Further, the second control unit comprises a fourth control circuit, the fourth control circuit comprises a chip U3, a pin 1 of the chip U3 is connected with the resistor R1 in series, a pin 2 of the chip U3 is grounded, and a pin 3 of the chip U3 is connected with a fifth control circuit;

the control circuit five comprises a chip U4, a pin 3 of the chip U4 is connected with an inductor L4 and a capacitor C5 in series, and the capacitor C5 is connected with a pin 3 of the chip U3; the 2 pin of the chip U4 is grounded, the 1 pin of the chip U4 is connected with the capacitor C6 and the inductor L5 in series, and the inductor L5 is connected with the 1 st local oscillation signal LO1 end; the pin 4 of the chip U4 is connected with the inductor L10 and the resistor R4 in series, and the other end of the resistor R4 is connected with the +5V power supply end; the 5 pin of the chip U4 is grounded; and after the inductor L9 and the capacitor C13 are connected in parallel, one end of the inductor is connected with the 6 pin of the chip U4, and the other end of the inductor is connected with the capacitor C10 of the control unit III.

Further, the third control unit comprises a third control circuit, the third control circuit comprises a chip U5, a 1 pin of the chip U5 is connected with a capacitor C10 in series, and a 2 pin of the chip U5 is grounded; the inductor L6 and the inductor L7 are connected in series and then connected with the 3 pins of the chip U5 in parallel; one end of a capacitor C7 is connected with the inductor L6 in parallel, one end of a capacitor C8 is connected with the inductor L7 in parallel, and the other ends of the capacitor C7 and the capacitor C8 are respectively grounded; the 3 pin of the chip U5 is connected with a capacitor C9 in series, and the capacitor C9 is connected with a control circuit seven;

the control circuit seven comprises a chip U6, and a pin 1 of the chip U6 is connected with a capacitor C9; the 2 pin of the chip U6 is grounded, the 3 pin of the chip U6 is connected with the inductor L8, and the other end of the inductor L8 is connected with the control unit IV; the capacitor C11 and the capacitor C12 are respectively connected with two ends of the inductor L8 in parallel.
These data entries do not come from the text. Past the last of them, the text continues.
--- src/rtl/fabric_cfg_loader.sv ---
module fabric_cfg_loader
  import fcl_pkg::*;
#(
  parameter int TILES      = 64,
  parameter int STROBE_CYC = 2,
  parameter int GAP_CYC    = 1
) (
  input  logic             clk,
  input  logic             rst,
  input  logic             start_i,
  input  logic [TILES-1:0] diag_i,
  input  logic [TILES-1:0] horiz_i,
  input  logic [TILES-1:0] vert_i,
  output logic             busy_o,
  output logic             done_o,
  output logic             scan_en_o,
  output logic             scan_dat_o,
  output logic [1:0]       cfg_sel_o
);

  logic             load, pop;
  logic [1:0]       cur_set;
  logic [TILES-1:0] set_vec [NUM_SETS];
  logic [NUM_SETS-1:0] feed_bit;

  assign set_vec[0] = diag_i;
  assign set_vec[1] = horiz_i;
  assign set_vec[2] = vert_i;

  fcl_seq_ctrl #(
    .TILES(TILES), .STROBE_CYC(STROBE_CYC), .GAP_CYC(GAP_CYC)
  ) u_ctrl (
    .clk(clk), .rst(rst), .start_i(start_i),
    .busy_o(busy_o), .done_o(done_o), .scan_en_o(scan_en_o),
    .cfg_sel_o(cfg_sel_o), .load_o(load), .pop_o(pop), .set_o(cur_set)
  );

  for (genvar g = 0; g < NUM_SETS; g++) begin : g_feed
    fcl_bit_feed #(.WIDTH(TILES)) u_feed (
      .clk(clk), .rst(rst), .load_i(load), .vec_i(set_vec[g]),
      .pop_i(pop && (cur_set == 2'(g))), .bit_o(feed_bit[g])
    );
  end

  always_ff @(posedge clk) begin
    if (rst) scan_dat_o <= 1'b0;
    else     scan_dat_o <= pop ? feed_bit[cur_set] : 1'b0;
  end

  AST_DATA_QUIET: assert property (@(posedge clk) disable iff (rst)
    !scan_en_o |-> !scan_dat_o);

  AST_START_IGNORED: assert property (@(posedge clk) disable iff (rst)
    (busy_o && start_i) |=> (busy_o || done_o));

endmodule
**src/rtl/gpio_atr_pkg.sv**
```systemverilog
package gpio_atr_pkg;
  typedef enum logic [1:0] {
    SRC_SW   = 2'd0,
    SRC_ATR  = 2'd1,
    SRC_DBG0 = 2'd2,
    SRC_DBG1 = 2'd3
  } pin_src_e;

  localparam int REG_VALUE = 0;
  localparam int REG_DIR   = 1;
  localparam int REG_TXSEL = 2;
  localparam int REG_RXSEL = 3;
  localparam int NUM_STATES = 4;
endpackage

```
**src/rtl/gpio_atr_regs.sv**
```systemverilog
module gpio_atr_regs
  import gpio_atr_pkg::*;
#(
  parameter int PINS       = 32,
  parameter int ATR_SLOTS  = 16,
  parameter int AW         = 5,
  parameter int SYNC_DEPTH = 2
) (
  input  logic                             clk,
  input  logic                             rst_n,
  input  logic                             we,
  input  logic [AW-1:0]                    addr,
  input  logic [PINS-1:0]                  wdata,
  input  logic [PINS-1:0]                  pad_in,
  output logic [PINS-1:0]                  rdata,
  output logic [PINS-1:0]                  value_q,
  output logic [PINS-1:0]                  dir_q,
  output logic [PINS-1:0]                  txsel_q,
  output logic [PINS-1:0]                  rxsel_q,
  output logic [NUM_STATES-1:0][PINS-1:0]  state_words
);
  localparam int SW = AW - 1;

  logic                              is_slot;
  logic [SW-1:0]                     idx;
  logic [ATR_SLOTS-1:0][PINS-1:0]    slot_q;
  logic [SYNC_DEPTH-1:0][PINS-1:0]   sync_q;

  assign is_slot = addr[AW-1];
  assign idx     = addr[SW-1:0];

  always_ff @(posedge clk or negedge rst_n) begin
    if (!rst_n) begin
      value_q <= '0;
      dir_q   <= '0;
      txsel_q <= '0;
      rxsel_q <= '0;
      slot_q  <= '0;
    end else if (we) begin
      if (is_slot) begin
        slot_q[idx] <= wdata;
      end else begin
        case (int'(idx))
          REG_VALUE: value_q <= wdata;
          REG_DIR:   dir_q   <= wdata;
          REG_TXSEL: txsel_q <= wdata;
          REG_RXSEL: rxsel_q <= wdata;
          default: ;
        endcase
      end
    end
  end

  always_ff @(posedge clk or negedge rst_n) begin
    if (!rst_n) sync_q <= '0;
    else        sync_q <= {sync_q[SYNC_DEPTH-2:0], pad_in};
  end

  always_comb begin
    rdata = '0;
    if (is_slot) begin
      rdata = slot_q[idx];
    end else begin
      case (int'(idx))
        REG_VALUE: rdata = sync_q[SYNC_DEPTH-1];
        REG_DIR:   rdata = dir_q;
        REG_TXSEL: rdata = txsel_q;
        REG_RXSEL: rdata = rxsel_q;
        default:   rdata = '0;
      endcase
    end
  end

  genvar s;
  generate
    for (s = 0; s < NUM_STATES; s++) begin : g_state
      assign state_words[s] = slot_q[s];
    end
  endgenerate
endmodule

```
**src/rtl/gpio_atr_state.sv**
```systemverilog
module gpio_atr_state
  import gpio_atr_pkg::*;
#(
  parameter int PINS = 32
) (
  input  logic                            tx_active,
  input  logic                            rx_active,
  input  logic [NUM_STATES-1:0][PINS-1:0] state_words,
  output logic [PINS-1:0]                 atr_word
);
  logic [1:0] state_idx;

  assign state_idx = {rx_active, tx_active};
  assign atr_word  = state_words[state_idx];
endmodule

```
**src/rtl/gpio_pin_mux.sv**
```systemverilog
module gpio_pin_mux
  import gpio_atr_pkg::*;
#(
  parameter int PINS = 32
) (
  input  logic [PINS-1:0] value_q,
  input  logic [PINS-1:0] dir_q,
  input  logic [PINS-1:0] txsel_q,
  input  logic [PINS-1:0] rxsel_q,
  input  logic [PINS-1:0] atr_word,
  input  logic [PINS-1:0] dbg0,
  input  logic [PINS-1:0] dbg1,
  output logic [PINS-1:0] pad_out,
  output logic [PINS-1:0] pad_oe
);
  localparam int HALF = PINS / 2;

  assign pad_oe = dir_q;

  genvar p;
  generate
    for (p = 0; p < PINS; p++) begin : g_pin
      pin_src_e src;
      logic     lvl;
      if (p >= HALF) begin : g_tx
        assign src = pin_src_e'(txsel_q[2*(p-HALF) +: 2]);
      end else begin : g_rx
        assign src = pin_src_e'(rxsel_q[2*p +: 2]);
      end
      always_comb begin
        case (src)
          SRC_SW:   lvl = value_q[p];
          SRC_ATR:  lvl = atr_word[p];
          SRC_DBG0: lvl = dbg0[p];
          default:  lvl = dbg1[p];
        endcase
      end
      assign pad_out[p] = dir_q[p] & lvl;
    end
  endgenerate
endmodule

```
**src/rtl/gpio_atr_mux.sv**
```systemverilog
module gpio_atr_mux
  import gpio_atr_pkg::*;
#(
  parameter int PINS       = 32,
  parameter int ATR_SLOTS  = 16,
  parameter int SYNC_DEPTH = 2,
  localparam int AW        = $clog2(ATR_SLOTS) + 1
) (
  input  logic            clk,
  input  logic            rst_n,
  input  logic            reg_we,
  input  logic [AW-1:0]   reg_addr,
  input  logic [PINS-1:0] reg_wdata,
  output logic [PINS-1:0] reg_rdata,
  input  logic            tx_active,
  input  logic            rx_active,
  input  logic [PINS-1:0] dbg0,
  input  logic [PINS-1:0] dbg1,
  input  logic [PINS-1:0] pad_in,
  output logic [PINS-1:0] pad_out,
  output logic [PINS-1:0] pad_oe
);
  logic [PINS-1:0]                 value_q;
  logic [PINS-1:0]                 dir_q;
  logic [PINS-1:0]                 txsel_q;
  logic [PINS-1:0]                 rxsel_q;
  logic [NUM_STATES-1:0][PINS-1:0] state_words;
  logic [PINS-1:0]                 atr_word;

  gpio_atr_regs #(
    .PINS(PINS), .ATR_SLOTS(ATR_SLOTS), .AW(AW), .SYNC_DEPTH(SYNC_DEPTH)
  ) u_regs (
    .clk(clk), .rst_n(rst_n), .we(reg_we), .addr(reg_addr),
    .wdata(reg_wdata), .pad_in(pad_in), .rdata(reg_rdata),
    .value_q(value_q), .dir_q(dir_q), .txsel_q(txsel_q),
    .rxsel_q(rxsel_q), .state_words(state_words)
  );

  gpio_atr_state #(.PINS(PINS)) u_state (
    .tx_active(tx_active), .rx_active(rx_active),
    .state_words(state_words), .atr_word(atr_word)
  );

  gpio_pin_mux #(.PINS(PINS)) u_mux (
    .value_q(value_q), .dir_q(dir_q), .txsel_q(txsel_q),
    .rxsel_q(rxsel_q), .atr_word(atr_word), .dbg0(dbg0), .dbg1(dbg1),
    .pad_out(pad_out), .pad_oe(pad_oe)
  );
endmodule

```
Further, the control unit IV comprises a control circuit eight, the control circuit eight comprises a chip U7, a pin 1 of the chip U7 is connected with a capacitor C7, and the other end of the capacitor C7 is connected with an inductor L8 in series; the 2 pin of the chip U7 is grounded, and the 3 pin of the chip U7 is connected in series with the capacitor C18; the inductor L11 and the inductor L12 are connected in series, and the inductor L12 is connected with the 3 pin of the chip U7 in parallel; one end of a capacitor C15 is connected with the inductor L11 in parallel, and one end of a capacitor C16 is connected with the inductor L12 in parallel; the other ends of the capacitor C15 and the capacitor C16 are respectively grounded, and the capacitor C18 is connected with the control circuit nine;

the control circuit nine comprises a chip U8, a pin 1 of the chip U8 is connected with a capacitor C18 in series, a pin 2 of the chip U8 is grounded, a pin 3 of the chip U8 is connected with an inductor L13 in series, and the inductor L13 is connected with an IF2 end; the capacitor C19 and the capacitor C20 are respectively connected with two ends of the inductor L13 in parallel.
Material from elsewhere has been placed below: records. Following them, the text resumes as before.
<file path="src/rtl/cmpc_pkg.sv">
`timescale 1ns/1ps
package cmpc_pkg;

  localparam int SEL_W  = 3;
  localparam int HYST_W = 2;

  // Register byte offsets
  localparam logic [7:0] OFS_CTRL = 8'h00;
  localparam logic [7:0] OFS_MODE = 8'h04;
  localparam logic [7:0] OFS_IEN  = 8'h24;
  localparam logic [7:0] OFS_IDIS = 8'h28;
  localparam logic [7:0] OFS_IMSK = 8'h2C;
  localparam logic [7:0] OFS_STAT = 8'h30;
  localparam logic [7:0] OFS_ANA  = 8'h94;
  localparam logic [7:0] OFS_LOCK = 8'hE4;
  localparam logic [7:0] OFS_VIOL = 8'hE8;

  localparam logic [23:0] LOCK_KEY  = 24'h414343;
  localparam logic [31:0] MODE_KEEP = 32'h0000_7777;
  localparam logic [31:0] ANA_KEEP  = 32'h0000_0007;

  typedef enum logic [1:0] {
    EDGE_RISE = 2'd0,
    EDGE_FALL = 2'd1,
    EDGE_BOTH = 2'd2,
    EDGE_OFF  = 2'd3
  } edge_sel_e;

  typedef struct packed {
    logic             flt_en;
    logic             flt_lvl;
    logic             inv;
    edge_sel_e        edge_sel;
    logic             on;
    logic [SEL_W-1:0] pos;
    logic [SEL_W-1:0] neg;
  } mode_t;

  typedef struct packed {
    logic [HYST_W-1:0] hyst;
    logic              bias_hi;
  } ana_t;

  function automatic logic edge_match(edge_sel_e sel, logic rise, logic fall);
    case (sel)
      EDGE_RISE: return rise;
      EDGE_FALL: return fall;
      EDGE_BOTH: return rise | fall;
      default:   return 1'b0;
    endcase
  endfunction

  function automatic logic fault_pick(logic en, logic use_lvl, logic flag, logic lvl);
    return en & (use_lvl ? lvl : flag);
  endfunction

  function automatic mode_t mode_from_word(logic [31:0] w);
    mode_t m;
    m.neg      = w[2:0];
    m.pos      = w[6:4];
    m.on       = w[8];
    m.edge_sel = edge_sel_e'(w[10:9]);
    m.inv      = w[12];
    m.flt_lvl  = w[13];
    m.flt_en   = w[14];
    return m;
  endfunction

  function automatic logic [31:0] mode_to_word(mode_t m);
    logic [31:0] w;
    w        = '0;
    w[2:0]   = m.neg;
    w[6:4]   = m.pos;
    w[8]     = m.on;
    w[10:9]  = m.edge_sel;
    w[12]    = m.inv;
    w[13]    = m.flt_lvl;
    w[14]    = m.flt_en;
    return w;
  endfunction

  function automatic logic [31:0] ana_to_word(ana_t a);
    return {29'd0, a.hyst, a.bias_hi};
  endfunction

endpackage

</file>
<file path="src/rtl/cmpc_sync_edge.sv">
`timescale 1ns/1ps
module cmpc_sync_edge
  import cmpc_pkg::*;
#(
  parameter int STAGES = 2
) (
  input  logic      clk,
  input  logic      rst_n,
  input  logic      clr,
  input  logic      raw,
  input  logic      inv,
  input  logic      en,
  input  edge_sel_e edge_sel,
  output logic      level,
  output logic      rise,
  output logic      fall,
  output logic      hit
);

  logic [STAGES-1:0] chain_q;
  logic              prev_q;
  logic              pre_in;

  assign pre_in = raw ^ inv;

  genvar gi;
  generate
    for (gi = 0; gi < STAGES; gi++) begin : g_stage
      always_ff @(posedge clk or negedge rst_n) begin
        if (!rst_n)   chain_q[gi] <= 1'b0;
        else if (clr) chain_q[gi] <= 1'b0;
        else          chain_q[gi] <= (gi == 0) ? pre_in : chain_q[(gi == 0) ? 0 : gi-1];
      end
    end
  endgenerate

  always_ff @(posedge clk or negedge rst_n) begin
    if (!rst_n)   prev_q <= 1'b0;
    else if (clr) prev_q <= 1'b0;
    else          prev_q <= chain_q[STAGES-1];
  end

  assign level = chain_q[STAGES-1];
  assign rise  = level & ~prev_q;
  assign fall  = ~level & prev_q;
  assign hit   = en & edge_match(edge_sel, rise, fall);

endmodule

</file>
<file path="src/rtl/cmpc_evt_flag.sv">
`timescale 1ns/1ps
module cmpc_evt_flag (
  input  logic clk,
  input  logic rst_n,
  input  logic clr,
  input  logic hit,
  input  logic rd_clr,
  input  logic mask_set,
  input  logic mask_clr,
  output logic flag,
  output logic mask
);

  always_ff @(posedge clk or negedge rst_n) begin
    if (!rst_n) begin
      flag <= 1'b0;
      mask <= 1'b0;
    end else if (clr) begin
      flag <= 1'b0;
      mask <= 1'b0;
    end else begin
      flag <= hit | (flag & ~rd_clr);
      if (mask_set)      mask <= 1'b1;
      else if (mask_clr) mask <= 1'b0;
    end
  end

endmodule

</file>
<file path="src/rtl/cmpc_lock.sv">
`timescale 1ns/1ps
module cmpc_lock
  import cmpc_pkg::*;
(
  input  logic        clk,
  input  logic        rst_n,
  input  logic        clr,
  input  logic        key_wr,
  input  logic [23:0] key_in,
  input  logic        lock_in,
  input  logic        guarded_wr,
  input  logic        viol_rd,
  output logic        locked,
  output logic        viol,
  output logic        key_ok,
  output logic        blocked
);

  assign key_ok  = (key_in == LOCK_KEY);
  assign blocked = guarded_wr & locked;

  always_ff @(posedge clk or negedge rst_n) begin
    if (!rst_n) begin
      locked <= 1'b0;
      viol   <= 1'b0;
    end else if (clr) begin
      locked <= 1'b0;
      viol   <= 1'b0;
    end else begin
      if (key_wr && key_ok) locked <= lock_in;
      viol <= blocked | (viol & ~viol_rd);
    end
  end

endmodule

</file>
<file path="src/rtl/cmp_evt_ctrl.sv">
`timescale 1ns/1ps
module cmp_evt_ctrl
  import cmpc_pkg::*;
#(
  parameter int ADDR_W      = 8,
  parameter int DATA_W      = 32,
  parameter int SYNC_STAGES = 2
) (
  input  logic              clk,
  input  logic              rst_n,
  input  logic              bus_wr,
  input  logic              bus_rd,
  input  logic [ADDR_W-1:0] bus_addr,
  input  logic [DATA_W-1:0] bus_wdata,
  output logic [DATA_W-1:0] bus_rdata,
  input  logic              comp_in,
  output logic              irq,
  output logic              fault_out,
  output logic              cmp_on,
  output logic [SEL_W-1:0]  sel_neg,
  output logic [SEL_W-1:0]  sel_pos,
  output logic              bias_hi,
  output logic [HYST_W-1:0] hyst
);

  localparam int FLAG_BIT = 0;
  localparam int LVL_BIT  = 1;
  localparam int MSK_BIT  = DATA_W - 1;

  // Decoded bus events
  logic soft_rst, mode_wr, ana_wr, ien_wr, idis_wr, lock_wr;
  logic stat_rd, viol_rd, guarded_wr;

  assign soft_rst   = bus_wr && (bus_addr == OFS_CTRL) && bus_wdata[0];
  assign mode_wr    = bus_wr && (bus_addr == OFS_MODE);
  assign ana_wr     = bus_wr && (bus_addr == OFS_ANA);
  assign ien_wr     = bus_wr && (bus_addr == OFS_IEN)  && bus_wdata[0];
  assign idis_wr    = bus_wr && (bus_addr == OFS_IDIS) && bus_wdata[0];
  assign lock_wr    = bus_wr && (bus_addr == OFS_LOCK);
  assign stat_rd    = bus_rd && (bus_addr == OFS_STAT);
  assign viol_rd    = bus_rd && (bus_addr == OFS_VIOL);
  assign guarded_wr = mode_wr | ana_wr;

  // Protection
  logic locked, viol, key_ok, blocked;

  cmpc_lock u_lock (
    .clk        (clk),
    .rst_n      (rst_n),
    .clr        (soft_rst),
    .key_wr     (lock_wr),
    .key_in     (bus_wdata[31:8]),
    .lock_in    (bus_wdata[0]),
    .guarded_wr (guarded_wr),
    .viol_rd    (viol_rd),
    .locked     (locked),
    .viol       (viol),
    .key_ok     (key_ok),
    .blocked    (blocked)
  );

  // Configuration registers
  mode_t mode_q;
  ana_t  ana_q;

  always_ff @(posedge clk or negedge rst_n) begin
    if (!rst_n) begin
      mode_q <= '0;
      ana_q  <= '0;
    end else if (soft_rst) begin
      mode_q <= '0;
      ana_q  <= '0;
    end else begin
      if (mode_wr && !locked) mode_q <= mode_from_word(bus_wdata & MODE_KEEP);
      if (ana_wr  && !locked) ana_q  <= '{hyst: bus_wdata[2:1], bias_hi: bus_wdata[0]};
    end
  end

  // Synchronizer and transition detection
  logic sync_lvl, evt_rise, evt_fall, evt_hit;

  cmpc_sync_edge #(.STAGES(SYNC_STAGES)) u_sync (
    .clk      (clk),
    .rst_n    (rst_n),
    .clr      (soft_rst),
    .raw      (comp_in),
    .inv      (mode_q.inv),
    .en       (mode_q.on),
    .edge_sel (mode_q.edge_sel),
    .level    (sync_lvl),
    .rise     (evt_rise),
    .fall     (evt_fall),
    .hit      (evt_hit)
  );

  // Event flag and interrupt mask
  logic evt_flag, irq_mask;

  cmpc_evt_flag u_flag (
    .clk      (clk),
    .rst_n    (rst_n),
    .clr      (soft_rst),
    .hit      (evt_hit),
    .rd_clr   (stat_rd),
    .mask_set (ien_wr),
    .mask_clr (idis_wr),
    .flag     (evt_flag),
    .mask     (irq_mask)
  );

  // Outputs
  assign irq       = evt_flag & irq_mask;
  assign fault_out = fault_pick(mode_q.flt_en, mode_q.flt_lvl, evt_flag, sync_lvl);
  assign cmp_on    = mode_q.on;
  assign sel_neg   = mode_q.neg;
  assign sel_pos   = mode_q.pos;
  assign bias_hi   = ana_q.bias_hi;
  assign hyst      = ana_q.hyst;

  // Read mux
  logic [DATA_W-1:0] stat_word;

  always_comb begin
    stat_word           = '0;
    stat_word[FLAG_BIT] = evt_flag;
    stat_word[LVL_BIT]  = sync_lvl;
    stat_word[MSK_BIT]  = irq_mask;
  end

  always_comb begin
    bus_rdata = '0;
    if (bus_rd) begin
      case (bus_addr)
        OFS_MODE: bus_rdata = mode_to_word(mode_q);
        OFS_IMSK: bus_rdata = {{(DATA_W-1){1'b0}}, irq_mask};
        OFS_STAT: bus_rdata = stat_word;
        OFS_ANA:  bus_rdata = ana_to_word(ana_q);
        OFS_LOCK: bus_rdata = {{(DATA_W-1){1'b0}}, locked};
        OFS_VIOL: bus_rdata = {{(DATA_W-1){1'b0}}, viol};
        default:  bus_rdata = '0;
      endcase
    end
  end

endmodule

</file>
The utility model has the beneficial effects that: the utility model relates to a wireless microphone receiver with high linearity and high sensitivity, which adopts a passive mixer, a radio frequency amplifier and attenuator framework with high IIP3 and front and back 2-level narrow-band sound surface filters; the problem of traditional wireless microphone receiver is because of the linearity is too low, and receiver third order intermodulation interference when tens of transmitters use simultaneously is too big and leads to the outage, uses the distance to shorten is solved.

Drawings

The accompanying drawings, which are included to provide a further understanding of the utility model and are incorporated in and constitute a part of this application, illustrate and together with the description serve to explain the utility model, if necessary:

FIG. 1 is a schematic diagram of the topology of the present utility model;

FIG. 2 is a circuit diagram of a first control unit, a second control unit, a third control unit and a fourth control unit in the present utility model;

FIG. 3 is a circuit diagram of a first control unit in the present utility model;

fig. 4 is a circuit diagram of a second control unit in the present utility model;

fig. 5 is a circuit diagram of a control unit three in the present utility model;

fig. 6 is a circuit diagram of a control unit four in the present utility model.

Reference numerals illustrate:

a receiving antenna 1;

a control unit A, a band-pass filter A2, a high IIP3 radio frequency amplifier 3 and a radio frequency attenuator 4;

a second control unit B, a second band-pass filter 5 and a first mixer 6;

a control unit III, an intermediate frequency amplifier I7 and a sound meter filter I8;

the control unit IV, the intermediate frequency amplifier II 9 and the sound meter filter II 10;

the device comprises a control unit five E, a mixer two 11, a 10.7MHz filter one 12, a 10.7MHz amplifier 13, a 10.7MHz filter two 14, a demodulation unit 15, an audio processing unit 16, a microprocessor unit 17, a display unit 18, an audio output seat 19, a first local oscillator 20 and a second local oscillator 21.

Detailed Description

The present utility model will now be described in detail with reference to the drawings and the specific embodiments thereof, wherein the exemplary embodiments and the description are for the purpose of illustrating the utility model only and are not to be construed as limiting the utility model.

As shown in fig. 1, the wireless microphone receiver with high linearity and high sensitivity according to the present embodiment includes a control unit five E, and further includes a control unit one, a control unit two B, a control unit three C, and a control unit four D;

the first control unit A, the second control unit B, the third control unit C and the fourth control unit D are sequentially connected through RF signals; the control unit IV D is connected with the control unit V E through an IF1 signal.

Further, the receiving antenna 1 is connected to the first bandpass filter 2 through an RF signal, the first bandpass filter 2 is connected to the high IIP3 RF amplifier 3 through an RF signal, and the high IIP3 RF amplifier 3 is connected to the RF attenuator 4 through an RF signal, forming the control unit a.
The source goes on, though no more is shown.